Your task
The answer should consist of each line from the data below that includes "synthesis".

Data for the task
File: config.mk
export PLATFORM = sky130hd
export DESIGN_NAME = iw_window
export DESIGN_NICKNAME = d
export VERILOG_FILES = /design/src/rtl/iw_pkg.sv /design/src/rtl/iw_entry.sv /design/src/rtl/iw_alloc.sv /design/src/rtl/iw_age.sv /design/src/rtl/iw_window.sv
export SDC_FILE = /design/constraint.sdc
export NUM_CORES = 1
export LEC_CHECK = 0
export CAP_MARGIN = 20
export CORE_ASPECT_RATIO = 1.5
export CORE_MARGIN = 2
export CORE_UTILIZATION = 35
export CTS_BUF_LIST = sky130_fd_sc_hd__clkbuf_8
export DETAILED_ROUTE_END_ITERATION = 8
export DONT_BUFFER_PORTS = 1
export PLACE_DENSITY = 0.46
export SYNTH_ARGS = -nofsm -noshare
export SYNTH_HDL_FRONTEND = slang
export SYNTH_SLANG_ARGS = --single-unit
File: constraint.sdc
create_clock -name clk -period 2 [get_ports clk]
set_input_delay 0.4 -clock clk [delete_from_list [all_inputs] [get_ports clk]]
set_output_delay 0.4 -clock clk [all_outputs]
set_load 0.1 [all_outputs]
File: src/rtl/iw_pkg.sv
package iw_pkg;
  localparam int DEF_DEPTH = 4;
  localparam int DEF_NSRC  = 2;
  localparam int DEF_NWB   = 2;
  localparam int DEF_TAG_W = 6;
  localparam int DEF_OP_W  = 7;
  localparam int DEF_ROB_W = 4;
endpackage

File: src/rtl/iw_entry.sv
module iw_entry #(
  parameter int NSRC  = iw_pkg::DEF_NSRC,
  parameter int NWB   = iw_pkg::DEF_NWB,
  parameter int TAG_W = iw_pkg::DEF_TAG_W,
  parameter int OP_W  = iw_pkg::DEF_OP_W,
  parameter int ROB_W = iw_pkg::DEF_ROB_W
) (
  input  logic                   clk,
  input  logic                   rst_n,
  input  logic                   flush,
  input  logic                   we,
  input  logic                   clr,
  input  logic [OP_W-1:0]        in_op,
  input  logic [NSRC*TAG_W-1:0]  in_src,
  input  logic [NSRC-1:0]        in_used,
  input  logic [NSRC-1:0]        in_rdy,
  input  logic [TAG_W-1:0]       in_dst,
  input  logic [ROB_W-1:0]       in_rob,
  input  logic [NWB-1:0]         wb_valid,
  input  logic [NWB*TAG_W-1:0]   wb_tag,
  output logic                   vld,
  output logic                   rdy,
  output logic [OP_W-1:0]        op,
  output logic [NSRC*TAG_W-1:0]  src,
  output logic [TAG_W-1:0]       dst,
  output logic [ROB_W-1:0]       rob
);
  logic [NSRC-1:0] src_rdy_q;
  logic [NSRC-1:0] hit_held;
  logic [NSRC-1:0] hit_new;

  // tag comparators: one per source per broadcast lane
  generate
    for (genvar s = 0; s < NSRC; s++) begin : g_src
      always_comb begin
        hit_held[s] = 1'b0;
        hit_new[s]  = 1'b0;
        for (int w = 0; w < NWB; w++) begin
          if (wb_valid[w] && wb_tag[w*TAG_W +: TAG_W] == src[s*TAG_W +: TAG_W])
            hit_held[s] = 1'b1;
          if (wb_valid[w] && wb_tag[w*TAG_W +: TAG_W] == in_src[s*TAG_W +: TAG_W])
            hit_new[s] = 1'b1;
        end
      end
    end
  endgenerate

  always_ff @(posedge clk) begin
    if (!rst_n) begin
      vld       <= 1'b0;
      src_rdy_q <= '0;
    end else begin
      if (flush)      vld <= 1'b0;
      else if (we)    vld <= 1'b1;
      else if (clr)   vld <= 1'b0;
      if (we) src_rdy_q <= ~in_used | in_rdy | hit_new;
      else    src_rdy_q <= src_rdy_q | hit_held;
    end
  end

  always_ff @(posedge clk) begin
    if (!rst_n) begin
      op  <= '0;
      src <= '0;
      dst <= '0;
      rob <= '0;
    end else if (we) begin
      op  <= in_op;
      src <= in_src;
      dst <= in_dst;
      rob <= in_rob;
    end
  end

  assign rdy = vld & (&src_rdy_q);

  // allocator must only target a free slot
  assert_fill_free_slot_R2: assert property (@(posedge clk) disable iff (!rst_n)
    we |-> !vld);
  // an accepted issue releases the slot
  assert_release_after_issue_R9: assert property (@(posedge clk) disable iff (!rst_n)
    (clr && !we) |=> !vld);
endmodule

File: src/rtl/iw_alloc.sv
module iw_alloc #(
  parameter int DEPTH = iw_pkg::DEF_DEPTH
) (
  input  logic [DEPTH-1:0] occ,
  output logic [DEPTH-1:0] slot_oh,
  output logic             full
);
  always_comb begin
    slot_oh = '0;
    for (int i = DEPTH-1; i >= 0; i--) begin
      if (!occ[i]) slot_oh = DEPTH'(1) << i;
    end
  end
  assign full = &occ;
endmodule

File: src/rtl/iw_age.sv
module iw_age #(
  parameter int DEPTH = iw_pkg::DEF_DEPTH
) (
  input  logic             clk,
  input  logic             rst_n,
  input  logic             flush,
  input  logic [DEPTH-1:0] ins_we,
  input  logic [DEPTH-1:0] rdy,
  input  logic             iss_ready,
  output logic [DEPTH-1:0] grant
);
  // older_q[i][j] = 1 : slot i entered before slot j
  logic [DEPTH-1:0][DEPTH-1:0] older_q;
  logic [DEPTH-1:0]            pick;
  logic [DEPTH-1:0]            held_q;
  logic                        hold_q;

  always_ff @(posedge clk) begin
    if (!rst_n) begin
      older_q <= '0;
    end else begin
      for (int i = 0; i < DEPTH; i++) begin
        for (int j = 0; j < DEPTH; j++) begin
          if (ins_we[i])                older_q[i][j] <= 1'b0;
          else if (ins_we[j] && i != j) older_q[i][j] <= 1'b1;
        end
      end
    end
  end

  // a ready slot wins unless some other ready slot is older
  generate
    for (genvar i = 0; i < DEPTH; i++) begin : g_pick
      always_comb begin
        logic blocked;
        blocked = 1'b0;
        for (int j = 0; j < DEPTH; j++) begin
          if (rdy[j] && older_q[j][i]) blocked = 1'b1;
        end
        pick[i] = rdy[i] & ~blocked;
      end
    end
  endgenerate

  assign grant = hold_q ? held_q : pick;

  always_ff @(posedge clk) begin
    if (!rst_n) begin
      hold_q <= 1'b0;
      held_q <= '0;
    end else begin
      hold_q <= !flush && (|grant) && !iss_ready;
      held_q <= grant;
    end
  end

  assert_single_grant_R11: assert property (@(posedge clk) disable iff (!rst_n)
    $onehot0(grant));
  assert_grant_is_ready_R7: assert property (@(posedge clk) disable iff (!rst_n)
    (grant & ~rdy) == '0);
  assert_grant_held_R9: assert property (@(posedge clk) disable iff (!rst_n || flush)
    ((|grant) && !iss_ready) |=> $stable(grant));
endmodule

File: src/rtl/iw_window.sv
module iw_window #(
  parameter int DEPTH = iw_pkg::DEF_DEPTH,
  parameter int NSRC  = iw_pkg::DEF_NSRC,
  parameter int NWB   = iw_pkg::DEF_NWB,
  parameter int TAG_W = iw_pkg::DEF_TAG_W,
  parameter int OP_W  = iw_pkg::DEF_OP_W,
  parameter int ROB_W = iw_pkg::DEF_ROB_W
) (
  input  logic                  clk,
  input  logic                  rst_n,
  input  logic                  flush,
  input  logic                  ins_valid,
  output logic                  ins_ready,
  output logic                  win_full,
  input  logic [OP_W-1:0]       ins_op,
  input  logic [NSRC*TAG_W-1:0] ins_src_tag,
  input  logic [NSRC-1:0]       ins_src_used,
  input  logic [NSRC-1:0]       ins_src_rdy,
  input  logic [TAG_W-1:0]      ins_dst_tag,
  input  logic [ROB_W-1:0]      ins_rob,
  input  logic [NWB-1:0]        wb_valid,
  input  logic [NWB*TAG_W-1:0]  wb_tag,
  output logic                  iss_valid,
  input  logic                  iss_ready,
  output logic [OP_W-1:0]       iss_op,
  output logic [NSRC*TAG_W-1:0] iss_src_tag,
  output logic [TAG_W-1:0]      iss_dst_tag,
  output logic [ROB_W-1:0]      iss_rob
);
  logic [DEPTH-1:0] occ, rdy, slot_oh, we, clr, grant;
  logic             full, fire;
  logic [OP_W-1:0]       e_op  [DEPTH];
  logic [NSRC*TAG_W-1:0] e_src [DEPTH];
  logic [TAG_W-1:0]      e_dst [DEPTH];
  logic [ROB_W-1:0]      e_rob [DEPTH];

  iw_alloc #(.DEPTH(DEPTH)) u_alloc (
    .occ(occ), .slot_oh(slot_oh), .full(full)
  );

  assign ins_ready = ~full;
  assign win_full  = full;
  assign we        = slot_oh & {DEPTH{ins_valid & ~full & ~flush}};
  assign iss_valid = (|grant) & ~flush;
  assign fire      = iss_valid & iss_ready;
  assign clr       = grant & {DEPTH{fire}};

  generate
    for (genvar i = 0; i < DEPTH; i++) begin : g_slot
      iw_entry #(.NSRC(NSRC), .NWB(NWB), .TAG_W(TAG_W), .OP_W(OP_W), .ROB_W(ROB_W)) u_ent (
        .clk(clk), .rst_n(rst_n), .flush(flush), .we(we[i]), .clr(clr[i]),
        .in_op(ins_op), .in_src(ins_src_tag), .in_used(ins_src_used), .in_rdy(ins_src_rdy),
        .in_dst(ins_dst_tag), .in_rob(ins_rob),
        .wb_valid(wb_valid), .wb_tag(wb_tag),
        .vld(occ[i]), .rdy(rdy[i]),
        .op(e_op[i]), .src(e_src[i]), .dst(e_dst[i]), .rob(e_rob[i])
      );
    end
  endgenerate

  iw_age #(.DEPTH(DEPTH)) u_age (
    .clk(clk), .rst_n(rst_n), .flush(flush), .ins_we(we), .rdy(rdy),
    .iss_ready(iss_ready), .grant(grant)
  );

  // one-hot payload mux
  always_comb begin
    iss_op      = '0;
    iss_src_tag = '0;
    iss_dst_tag = '0;
    iss_rob     = '0;
    for (int i = 0; i < DEPTH; i++) begin
      if (grant[i]) begin
        iss_op      = iss_op      | e_op[i];
        iss_src_tag = iss_src_tag | e_src[i];
        iss_dst_tag = iss_dst_tag | e_dst[i];
        iss_rob     = iss_rob     | e_rob[i];
      end
    end
  end

  assert_flush_empties_R10: assert property (@(posedge clk) disable iff (!rst_n)
    flush |=> (!iss_valid && !win_full));
  assert_stall_payload_stable_R9: assert property (@(posedge clk) disable iff (!rst_n || flush)
    (iss_valid && !iss_ready) |=> (iss_valid && $stable(iss_rob) && $stable(iss_op)
                                   && $stable(iss_dst_tag) && $stable(iss_src_tag)));
  assert_full_refuses_R2: assert property (@(posedge clk) disable iff (!rst_n)
    (win_full && !fire && !flush) |=> win_full);
endmodule

==> results.cfg <==
[pwr]
internal-power_mw = 4.14
total_power_mw = 5.56
seqPwrFrac_pct = 53.5
combPwrFrac_pct = 5.8
clockPowerShare_pct = 40.7
power.switching_mw = 1.42
peakVddDrop_mv = 0.400
p_sw_share_pct = 25.5
p_per_area_mw_per_mm2 = 586
p_leak_nw = 3.35

[floorplanning]
initial_core_util_pct = 35.5
coreArea_mm2 = 0.0210
dieHeight_um = 183
fp-row-count = 65
ioPinCount = 84
die_x_um = 123
fp.dieArea_mm2 = 0.0225

[finish]
drive_gt1_share_pct = 21.2
area_growth_pct = 27.5
nets = 1027
final_area_mm2 = 0.00950
insertedDiodeCount = 0

[global_route]
grt_max_degree = 134
grt_use_total_pct = 23.9
antenna_found_initial = 0
grt_pass1_vias = 7199
grt_pass1_wl_mm = 40.4
grt_overflow = 0

[clocking]
clockBufferDepth = 2
clkTransAtPathRegs_ns = 0.08
clock_latency_ns = 0.47
clockRootBuffer = clkbuf_8
clock_sinks = 145
numCtsBuffers = 17
htree_levels = 4
cts_tree = built

[synth]
syn-cell-area_mm2 = 0.00745
netlist_top_cells_area = dfxtp_1 39%, nand2_1 15%, a21boi_0 10%, xnor2_1 7.1%, xor2_1 7.1%
yosysTopAreaCell = dfxtp_1
synth_adder_area_share_pct = 0
synth_xor_area_share_pct = 14.1
synthArstFlopShare_pct = 0
synth_top_family_by_area = simple AND/OR/NAND/NOR gates
synth_cells = 921
synthFlopType = dfxtp_1
synth_common_cells = 297 x nand2_1, 145 x dfxtp_1, 103 x a21boi_0
synth.avg_cell_area_um2 = 8.09
synthesis.nets = 973
synth_compound_area_share_pct = 18.7
ys_types = 41
synth_most_common_cell = nand2_1
synth_top_area_share_pct = 39.0
yosysSeqAreaShare_pct = 39.0
synthMuxAreaShare_pct = 0
yosysWarnings = 0
ys_seq_elements = 145
synthSimpleGateAreaFrac_pct = 22.8
synth_edf_count = 0

[timing]
maxSlewViolCount = 0
layout_setup_ws_ns = -0.780
max_freq_ghz = 0.360
skew_ns = 0.0149
worst_pin_slew_ns = 0.898
slew_headroom_pct = 40.2
grt_setup_unrepaired = yes
setup_violations = 30
min_period_over_period_pct = 139
hold_viol = 0
fin_crit_ns = 2.78

[setup_path]
endpoint_kind = output pin
cp.required_ns = 1.60
critPathKind = reg2out
critPathLaunchType = flop
cp.arrival_ns = 2.38
path_max_fanout = 12

[placed_design]
gp_congestion = 0.911
port_buffers = 0
dpl_cell_area_mm2 = 0.00895
dp_hpwl_mm = 17.5

[drt]
dr.pass1.iters = 5
vias = 6824
vias_per_cell = 5.43
ant_nets = 0
wl_per_cell_um = 20.5
drtIter0Drc = 454
routed_wl_mm = 25.7
post-route-drc-count = 0

[status]
violations = negative setup slack
outcome = finished, violations left

[min_path]
hold_path.class = in2reg

[run]
maxCapViolations = 0
area by class of cell:
class                      count  area (um2)
clock inverter                14         134
timing repair buffer         119        1440
multi-input combinational    690        4420
clock buffer                  18         248
tap                          268         335
fill                        2065       11500
inverter                       2        11.3
sequential                   145        2920
cell families after synthesis:
family / Yosys count
compound gates: 178
xor+xnor: 120
buf+inv: 86
flops: 145
simple gates: 392
cell usage in the layout (no fill, tap or decap), types with 9 or more instances in the layout:
cell type,Yosys,final
clkbuf_8,0,18
xor2_1,60,60
dfxtp_1,145,135
buf_4,0,69
a222oi_1,29,29
nand4_1,27,27
nor2_1,24,23
a21boi_1,13,13
nand2_1,297,267
nor4_1,21,20
a21boi_0,103,103
xnor2_1,60,60
dfxtp_2,0,9
buf_12,0,41
nand2_4,0,29
a21oi_1,9,9
registers in the layout (all words and copies together) (netlist names):
register                cells
u_age.held_q                4
g_slot.u_ent.vld            4
g_slot.u_ent.op            28
g_slot.u_ent.src           48
u_age.hold_q                1
g_slot.u_ent.rob           16
u_age.older_q              12
g_slot.u_ent.dst           24
g_slot.u_ent.src_rdy_q      8
per-stage QoR:
stage / utilization [%] / setup TNS (ns) / hold slack (ns) / std cells / setup WS [ns]
detailed placement: 42.7 / -6.69 / 0.456 / 1212 / -0.352
global route: 45.3 / -23.57 / 0.0151 / 1256 / -0.871
floorplan: - / -3.62 / 0.431 / 921 / -0.733
CTS: 45.0 / -21.56 / 0.00626 / 1255 / -0.810
finish: 45.3 / -20.67 / 0.0342 / 1256 / -0.780
global placement: 42.7 / -6.02 / 0.449 / 1212 / -0.353
per-layer routing:
layer / track usage [%] / routed length [um] / vias up
met3: 4.44 / 1200 / 66
met4: 13.5 / 1180 / 0
met1: 26.3 / 10100 / 3312
met5: 0 / 0 / -
li1: - / - / 3227
met2: 42.5 / 13300 / 219
what timing repair did:
item	4_1_cts	5_1_grt
endpoints found under the setup margin	30	32
resized for setup	7	14
hold buffers	1	0
setup buffers	11	1
hold endpoints to repair	2	0
pin swaps	7	3
worst paths after layout:
kind	slack (ns)	depth (start not counted)	endpoint	startpoint
max reg2reg	0.25	7	u_age.hold_q	g_slot[1].u_ent.src_rdy_q[1]
min	0.03	1	g_slot[2].u_ent.vld	iss_ready
max	-0.78	9	iss_rob[3]	g_slot[3].u_ent.src_rdy_q[0]
min reg2reg	0.46	2	g_slot[3].u_ent.op[0]	g_slot[3].u_ent.op[0]
power by group through the flow:
stage | clock network, mW | registers [mW] | logic, mW
after detailed placement | 0 | 3.04 | 0.321
after CTS | 2.32 | 2.98 | 0.324
after global routing | 2.44 | 2.98 | 0.357
final | 2.26 | 2.97 | 0.323
after floorplan | 0 | 3.02 | 0.353
after global placement | 0 | 3.04 | 0.314
worst max-delay path: stages (launching register included):
cell	delay, ns
dfxtp_2	0.34
and3_4	0.22
a21oi_2	0.06
a32o_2	0.27
buf_12	0.16
buf_12	0.13
a222oi_1	0.35
buf_4	0.18
nand2_4	0.04
buf_12	0.16
Note: power is estimated with default switching activity, not from simulation.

Written solution
synthesis.nets = 973
cell families after synthesis:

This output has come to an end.